KENNEBUNK — Joe McGovern is decidedly not a birder. But when you ask why he built a nesting house for purple martins on his property, he responds with a quizzical look as if the reason is obvious.

“There was an article in the newspaper that said they ate their weight in mosquitoes every day,” he said. “That was all I needed to hear.

“I sent in for the plans, and a friend and I built a house. And those birds started coming. They’ve been coming every year since. I love to see them arrive and I hate to see them go. But that’s as far as I go with birding.”

The purple martin house on McGovern’s property beside the Kennebunk River has attracted a dozen mating pairs of purple martins for the past 25 years.

And it plays a vital role. Purple martins have been in decline in North America for the past half-century, according to the Purple Martin Conservation Association. Maine has seen a 5 percent annual loss in the purple martin population since 1960.

“It’s pretty much dropped off a cliff and is basically down to nothing in a lot of New England states,” said Joe Siegrist, president of the association.

The species has struggled because of the loss of old-growth forests, where the birds prefer to nest, and with the rise in the numbers of English house sparrows and European starlings, invasive species that compete with martins for (and often win) nesting sites.

“The end result is the only purple martins that nest east of the Rockies do so in human housing. That’s why they exist. They’re an important part of our ecosystem because they eat billions of insects.”

It’s a scene bird enthusiasts in Kennebunk are trying to recreate: A North American purple martin feeding her young from the balcony of a bird house. Associated Press file/Orlin Wagner

McGovern’s purple martin colony is one of just five known to exist in Maine, with those in Denmark, Unity, Belgrade and Corinna. But now a group of birders at York County Audubon hopes to stem the decline in the purple martin population.

Earlier this month, members of the Audubon chapter, with help from the Kennebunk Land Trust, put up a purple martin house across a marsh a few thousand yards from the one on McGovern’s property, to try to lure young purple martins to nest nearby.

A metal tower was erected off the land trust’s Madelyn Marx Preserve off Route 9. Six plastic cone-shaped “gourds,” purchased from the Purple Martin Association, have been strung up like flags on a flagpole. The gourds – so-called because Native Americans used to hang gourds to attract purple martins – have a small entry for the birds as well as a removable door to allow people to clean them to minimize the spread of disease.

The tower was placed a few hundred yards from the land trust’s trail, but far enough out in the marsh to give the birds plenty of room to fly. Martins need to nest in wide-open spaces to fly and feed on insects, not because the birds are wary of people.

“The interesting thing about purple martins, they’ve gotten so used to living near humans, they do habituate to people,” said Gordon Colllins, the executive director of the land trust.

The new martin house is tough to see from the land trust trail with the naked eye, but not with binoculars.

Similar efforts in the past five years by birders in New Hampshire and Maine have had success spreading colonies.

Members of York County Audubon and Kennebunk Land Trust erect purple martin housing on a marsh in Kennebunk.

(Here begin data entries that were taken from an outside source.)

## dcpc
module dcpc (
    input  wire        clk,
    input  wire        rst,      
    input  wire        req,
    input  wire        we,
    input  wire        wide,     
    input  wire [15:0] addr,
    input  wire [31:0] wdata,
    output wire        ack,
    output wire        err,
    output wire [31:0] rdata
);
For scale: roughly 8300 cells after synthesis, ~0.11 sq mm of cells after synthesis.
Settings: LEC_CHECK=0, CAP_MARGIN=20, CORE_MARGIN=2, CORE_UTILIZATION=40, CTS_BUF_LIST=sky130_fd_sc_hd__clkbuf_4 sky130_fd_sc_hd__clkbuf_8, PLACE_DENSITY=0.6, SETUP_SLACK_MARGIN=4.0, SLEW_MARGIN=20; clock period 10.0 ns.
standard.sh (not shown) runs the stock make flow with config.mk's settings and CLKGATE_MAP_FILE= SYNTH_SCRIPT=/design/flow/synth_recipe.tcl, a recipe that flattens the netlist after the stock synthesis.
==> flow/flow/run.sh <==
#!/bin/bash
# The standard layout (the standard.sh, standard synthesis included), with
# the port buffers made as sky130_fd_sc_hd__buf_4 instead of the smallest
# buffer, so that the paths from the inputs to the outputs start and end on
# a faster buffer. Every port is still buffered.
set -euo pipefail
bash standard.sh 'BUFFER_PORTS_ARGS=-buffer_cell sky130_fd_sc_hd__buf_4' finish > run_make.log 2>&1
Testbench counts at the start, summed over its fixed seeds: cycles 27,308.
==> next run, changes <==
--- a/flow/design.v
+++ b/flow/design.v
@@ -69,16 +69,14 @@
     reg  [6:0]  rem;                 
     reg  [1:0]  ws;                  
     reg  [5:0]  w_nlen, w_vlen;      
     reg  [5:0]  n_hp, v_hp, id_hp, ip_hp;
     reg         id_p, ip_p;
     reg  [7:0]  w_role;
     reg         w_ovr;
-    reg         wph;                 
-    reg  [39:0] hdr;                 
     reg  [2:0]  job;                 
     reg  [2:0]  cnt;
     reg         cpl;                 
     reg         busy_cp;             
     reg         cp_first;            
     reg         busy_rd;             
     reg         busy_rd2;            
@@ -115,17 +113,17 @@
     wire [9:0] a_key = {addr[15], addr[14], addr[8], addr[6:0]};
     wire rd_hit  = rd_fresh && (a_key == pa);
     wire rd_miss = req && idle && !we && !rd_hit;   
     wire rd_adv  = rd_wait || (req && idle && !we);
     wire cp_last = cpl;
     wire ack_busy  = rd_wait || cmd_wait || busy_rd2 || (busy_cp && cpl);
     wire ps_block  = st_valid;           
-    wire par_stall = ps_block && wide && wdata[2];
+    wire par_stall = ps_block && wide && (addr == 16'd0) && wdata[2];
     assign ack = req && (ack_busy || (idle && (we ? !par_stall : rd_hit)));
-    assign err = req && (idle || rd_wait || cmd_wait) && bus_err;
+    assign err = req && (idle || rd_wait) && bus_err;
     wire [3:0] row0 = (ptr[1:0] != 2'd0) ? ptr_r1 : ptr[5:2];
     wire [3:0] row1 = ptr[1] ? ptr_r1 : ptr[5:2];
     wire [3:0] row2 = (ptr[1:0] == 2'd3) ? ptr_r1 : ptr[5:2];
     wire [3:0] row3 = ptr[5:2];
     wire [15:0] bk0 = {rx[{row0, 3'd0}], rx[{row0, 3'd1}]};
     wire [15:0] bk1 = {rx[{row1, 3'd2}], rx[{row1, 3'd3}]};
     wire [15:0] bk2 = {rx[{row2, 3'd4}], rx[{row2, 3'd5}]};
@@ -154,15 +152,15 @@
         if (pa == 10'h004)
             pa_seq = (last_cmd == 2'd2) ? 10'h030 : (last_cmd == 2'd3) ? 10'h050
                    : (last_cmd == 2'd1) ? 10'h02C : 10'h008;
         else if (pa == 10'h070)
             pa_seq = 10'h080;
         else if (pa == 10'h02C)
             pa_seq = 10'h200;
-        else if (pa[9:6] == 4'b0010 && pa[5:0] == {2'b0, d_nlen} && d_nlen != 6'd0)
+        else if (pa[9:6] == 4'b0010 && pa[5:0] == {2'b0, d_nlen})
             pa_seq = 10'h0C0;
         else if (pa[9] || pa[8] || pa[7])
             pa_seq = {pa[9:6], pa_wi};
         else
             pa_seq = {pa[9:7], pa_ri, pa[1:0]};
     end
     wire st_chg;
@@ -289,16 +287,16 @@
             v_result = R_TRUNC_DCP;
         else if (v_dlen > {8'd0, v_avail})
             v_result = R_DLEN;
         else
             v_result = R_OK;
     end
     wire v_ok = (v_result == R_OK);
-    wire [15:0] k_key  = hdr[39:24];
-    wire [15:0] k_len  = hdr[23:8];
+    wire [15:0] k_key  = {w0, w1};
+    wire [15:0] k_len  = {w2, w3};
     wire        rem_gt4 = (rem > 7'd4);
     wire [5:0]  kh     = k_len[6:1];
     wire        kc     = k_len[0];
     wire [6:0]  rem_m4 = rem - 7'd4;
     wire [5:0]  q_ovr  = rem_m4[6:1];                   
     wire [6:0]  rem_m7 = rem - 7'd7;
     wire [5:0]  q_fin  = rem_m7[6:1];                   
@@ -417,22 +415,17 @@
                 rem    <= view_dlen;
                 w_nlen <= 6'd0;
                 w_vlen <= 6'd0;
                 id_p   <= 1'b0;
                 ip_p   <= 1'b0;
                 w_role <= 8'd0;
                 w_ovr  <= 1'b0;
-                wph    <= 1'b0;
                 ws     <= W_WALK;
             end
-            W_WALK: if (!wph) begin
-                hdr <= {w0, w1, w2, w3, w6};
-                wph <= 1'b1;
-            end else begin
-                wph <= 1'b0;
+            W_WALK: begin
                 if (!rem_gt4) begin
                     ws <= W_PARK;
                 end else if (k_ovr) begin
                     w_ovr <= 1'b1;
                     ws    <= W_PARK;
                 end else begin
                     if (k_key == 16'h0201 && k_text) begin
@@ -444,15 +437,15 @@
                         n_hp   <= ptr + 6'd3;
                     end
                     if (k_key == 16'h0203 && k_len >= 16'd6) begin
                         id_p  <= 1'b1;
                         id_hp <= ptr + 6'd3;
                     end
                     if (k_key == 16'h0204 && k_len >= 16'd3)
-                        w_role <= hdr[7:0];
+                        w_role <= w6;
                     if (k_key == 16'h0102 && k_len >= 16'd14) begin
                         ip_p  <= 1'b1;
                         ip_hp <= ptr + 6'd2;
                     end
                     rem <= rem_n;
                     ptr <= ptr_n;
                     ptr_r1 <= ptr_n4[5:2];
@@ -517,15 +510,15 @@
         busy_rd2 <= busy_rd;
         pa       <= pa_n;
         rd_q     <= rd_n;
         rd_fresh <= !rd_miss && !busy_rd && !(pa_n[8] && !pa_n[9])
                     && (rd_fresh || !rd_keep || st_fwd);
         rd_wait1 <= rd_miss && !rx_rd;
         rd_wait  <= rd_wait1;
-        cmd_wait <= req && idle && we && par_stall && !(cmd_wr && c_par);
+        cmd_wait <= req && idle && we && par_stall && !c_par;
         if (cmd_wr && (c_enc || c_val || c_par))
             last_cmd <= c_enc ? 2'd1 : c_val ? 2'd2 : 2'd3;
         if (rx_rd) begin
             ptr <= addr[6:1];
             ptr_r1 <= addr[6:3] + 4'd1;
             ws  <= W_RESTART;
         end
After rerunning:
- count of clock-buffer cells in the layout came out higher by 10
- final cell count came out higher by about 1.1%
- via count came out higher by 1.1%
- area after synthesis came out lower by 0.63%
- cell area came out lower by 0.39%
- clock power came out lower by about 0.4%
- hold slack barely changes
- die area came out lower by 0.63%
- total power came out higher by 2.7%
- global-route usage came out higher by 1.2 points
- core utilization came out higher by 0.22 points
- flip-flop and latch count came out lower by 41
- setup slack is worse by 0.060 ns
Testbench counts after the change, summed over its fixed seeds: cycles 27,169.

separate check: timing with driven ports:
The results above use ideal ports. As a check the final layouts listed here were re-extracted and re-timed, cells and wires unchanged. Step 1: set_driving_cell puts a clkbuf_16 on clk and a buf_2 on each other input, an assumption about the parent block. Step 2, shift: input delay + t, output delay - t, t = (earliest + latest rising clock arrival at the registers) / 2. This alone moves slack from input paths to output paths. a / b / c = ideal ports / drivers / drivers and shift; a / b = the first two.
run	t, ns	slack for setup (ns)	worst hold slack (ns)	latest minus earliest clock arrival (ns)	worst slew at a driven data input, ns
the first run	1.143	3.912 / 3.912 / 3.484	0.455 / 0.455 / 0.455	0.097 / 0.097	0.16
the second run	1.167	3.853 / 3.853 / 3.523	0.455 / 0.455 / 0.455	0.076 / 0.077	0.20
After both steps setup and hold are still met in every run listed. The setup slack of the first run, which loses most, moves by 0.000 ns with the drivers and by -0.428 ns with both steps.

Staff photo by Gregory Rec

In 2014 a group of birders with New Hampshire Audubon discovered a purple martin colony in Seabrook, New Hampshire, and put up houses nearby, adding martin houses in Hampton and Rye, New Hampshire, with good success.

Dennis Skillman of Seabrook, New Hampshire, said the new colonies only make up about a half-dozen in the state. But all the new sites already have nesting colonies.

“With the success last year we are expanding the Seabrook site from 12 to 18 gourds and the Hampton site from six to 12 gourds, and in Rye from six to 12,” he said.

Back in Maine, another colony in Belgrade is in a house on private property that purple martins have visited “as long as anyone can remember,” said bird biologist Derek Lovitch.

Four years ago, birders there put up a new stand with gourds on private property with the help of donations. Gourd houses also were added at the public library. Lovitch, who led the project, said the colony is now approaching full capacity.

Pat Moynahan of York County Audubon said if a colony is established at the new purple martin house in Kennebunk, the chapter will add six more gourds. They also may place another pole closer to Route 9, about a half-mile away, so birders and the public will be able to get a good look at the rare bird.

“If we establish this one, it will be easier to enrich one by the road from this colony, if we have success,” Moynahan said. “We should know by the end of May if they’re nesting.”